## INFORMATION GIVEN

[Start of Attachment]

--- src/hw/pis_pkg.sv ---
// Package: register map, field layout and types for persistent irq sources
package pis_pkg;

    // ------------------------------------------------------------------
    // Register offsets (byte addresses, one word each)
    // ------------------------------------------------------------------
    localparam logic [7:0] ADDR_CTRL = 8'h00;
    localparam logic [7:0] ADDR_STATUS = 8'h04;
    localparam logic [7:0] ADDR_IRQ_EN = 8'h08;
    localparam logic [7:0] ADDR_IRQ_CLR = 8'h0c;
    localparam logic [7:0] ADDR_CAP_BUF = 8'h10;
    localparam logic [7:0] ADDR_SYNC_BUF = 8'h14;
    localparam logic [7:0] ADDR_ASYNC_RX = 8'h18;
    localparam logic [7:0] ADDR_ASYNC_TX = 8'h1c;
    localparam logic [7:0] ADDR_CONV_RES = 8'h20;
    localparam logic [7:0] ADDR_PAR_DATA = 8'h24;
    localparam logic [7:0] ADDR_LEVELS = 8'h28;

    // ------------------------------------------------------------------
    // Control register fields
    // ------------------------------------------------------------------
    localparam int CTRL_CAP_THR_LSB = 0;
    localparam int CTRL_SRX_SEL_LSB = 2;
    localparam int CTRL_STX_SEL_LSB = 4;
    localparam int CTRL_URX_SEL_LSB = 6;
    localparam int CTRL_UTX_SEL_LSB = 8;
    localparam int CTRL_ASYNC_EN_BIT = 10;
    localparam logic [10:0] CTRL_RESET = 11'h000;

    // Buffers are four deep; counts are three bits wide
    localparam int DEPTH = 4;
    localparam logic [2:0] CNT_MAX = 3'h4;
    localparam int NUM_SRC = 7;
    localparam logic [6:0] IRQ_EN_RESET = 7'h00;

    // Status / enable / clear bit positions
    localparam int IRQ_CAP = 0;
    localparam int IRQ_SRX = 1;
    localparam int IRQ_STX = 2;
    localparam int IRQ_URX = 3;
    localparam int IRQ_UTX = 4;
    localparam int IRQ_CONV = 5;
    localparam int IRQ_PAR = 6;

    typedef struct packed {
        logic [7:0] addr;
        logic [31:0] wdata;
        logic wr;
        logic rd;
    } pis_bus_req_t;

    // Hardware-side buffer events from the peripherals
    typedef struct packed {
        logic cap_push;
        logic srx_push;
        logic stx_pop;
        logic urx_push;
        logic utx_pop;
        logic conv_done;
        logic par_done;
    } pis_hw_evt_t;

endpackage : pis_pkg
==> src/logic/pin_sync.sv <==
`timescale 1ns/1ns
module pin_sync #(
  parameter int W = 1,
  parameter logic [W-1:0] RST_VAL = '0
) (
  input wire logic i_clk,
  input wire logic i_resetn,
  input wire logic i_ce,
  input wire logic [W-1:0] i_d,
  output logic [W-1:0] o_q
);
  typedef struct packed {
    logic [W-1:0] s1;
    logic [W-1:0] s2;
  } sync_t;
  sync_t q;
  sync_t d;

  // first stage feeds only the second stage
  always_comb begin
    d.s1 = i_d;
    d.s2 = q.s1;
  end

  always_ff @(posedge i_clk or negedge i_resetn) begin
    if (!i_resetn) begin
      q <= {RST_VAL, RST_VAL};
    end else if (i_ce) begin
      q <= d;
    end
  end

  assign o_q = q.s2;
endmodule

==> src/logic/period_timer.sv <==
`timescale 1ns/1ns
module period_timer #(
  parameter int W = 16
) (
  input wire logic i_clk,
  input wire logic i_resetn,
  input wire logic i_ce,
  input wire logic i_tick,
  input wire logic i_restart,
  input wire logic [W-1:0] i_period,
  output logic o_fire
);
  typedef struct packed {
    logic [W-1:0] cnt;
    logic fire;
  } tmr_t;
  tmr_t q;
  tmr_t d;

  // a period of zero parks the counter and never fires
  always_comb begin
    d = q;
    d.fire = 1'b0;
    if (i_restart || i_period == '0) begin
      d.cnt = '0;
    end else if (i_tick) begin
      if (W'(q.cnt + 1'b1) >= i_period) begin
        d.cnt = '0;
        d.fire = 1'b1;
      end else begin
        d.cnt = W'(q.cnt + 1'b1);
      end
    end
  end

  always_ff @(posedge i_clk or negedge i_resetn) begin
    if (!i_resetn) begin
      q <= '0;
    end else if (i_ce) begin
      q <= d;
    end
  end

  assign o_fire = q.fire;
endmodule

[End of Attachment]

## TASK TO COMPLETE
Return, line for line and unchanged, the data from its first line through the line containing "localparam int CTRL_SRX_SEL_LSB = 2;".

## YOUR RESPONSE
--- src/hw/pis_pkg.sv ---
// Package: register map, field layout and types for persistent irq sources
package pis_pkg;

    // ------------------------------------------------------------------
    // Register offsets (byte addresses, one word each)
    // ------------------------------------------------------------------
    localparam logic [7:0] ADDR_CTRL = 8'h00;
    localparam logic [7:0] ADDR_STATUS = 8'h04;
    localparam logic [7:0] ADDR_IRQ_EN = 8'h08;
    localparam logic [7:0] ADDR_IRQ_CLR = 8'h0c;
    localparam logic [7:0] ADDR_CAP_BUF = 8'h10;
    localparam logic [7:0] ADDR_SYNC_BUF = 8'h14;
    localparam logic [7:0] ADDR_ASYNC_RX = 8'h18;
    localparam logic [7:0] ADDR_ASYNC_TX = 8'h1c;
    localparam logic [7:0] ADDR_CONV_RES = 8'h20;
    localparam logic [7:0] ADDR_PAR_DATA = 8'h24;
    localparam logic [7:0] ADDR_LEVELS = 8'h28;

    // ------------------------------------------------------------------
    // Control register fields
    // ------------------------------------------------------------------
    localparam int CTRL_CAP_THR_LSB = 0;
    localparam int CTRL_SRX_SEL_LSB = 2;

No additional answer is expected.